- [Task details]
All of the records should be restated word for word.

Start of Records to use

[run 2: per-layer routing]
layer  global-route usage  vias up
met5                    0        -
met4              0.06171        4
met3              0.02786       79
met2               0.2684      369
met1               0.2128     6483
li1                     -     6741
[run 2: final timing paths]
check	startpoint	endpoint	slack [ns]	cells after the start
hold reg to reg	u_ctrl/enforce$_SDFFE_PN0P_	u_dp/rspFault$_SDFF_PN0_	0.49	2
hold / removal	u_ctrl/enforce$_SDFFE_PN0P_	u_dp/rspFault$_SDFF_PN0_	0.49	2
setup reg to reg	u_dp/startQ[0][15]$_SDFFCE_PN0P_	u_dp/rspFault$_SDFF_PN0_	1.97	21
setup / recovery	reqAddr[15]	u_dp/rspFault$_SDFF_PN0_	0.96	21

End of Records to use

- [Exercise response]
[run 2: per-layer routing]
layer  global-route usage  vias up
met5                    0        -
met4              0.06171        4
met3              0.02786       79
met2               0.2684      369
met1               0.2128     6483
li1                     -     6741
[run 2: final timing paths]
check	startpoint	endpoint	slack [ns]	cells after the start
hold reg to reg	u_ctrl/enforce$_SDFFE_PN0P_	u_dp/rspFault$_SDFF_PN0_	0.49	2
hold / removal	u_ctrl/enforce$_SDFFE_PN0P_	u_dp/rspFault$_SDFF_PN0_	0.49	2
setup reg to reg	u_dp/startQ[0][15]$_SDFFCE_PN0P_	u_dp/rspFault$_SDFF_PN0_	1.97	21
setup / recovery	reqAddr[15]	u_dp/rspFault$_SDFF_PN0_	0.96	21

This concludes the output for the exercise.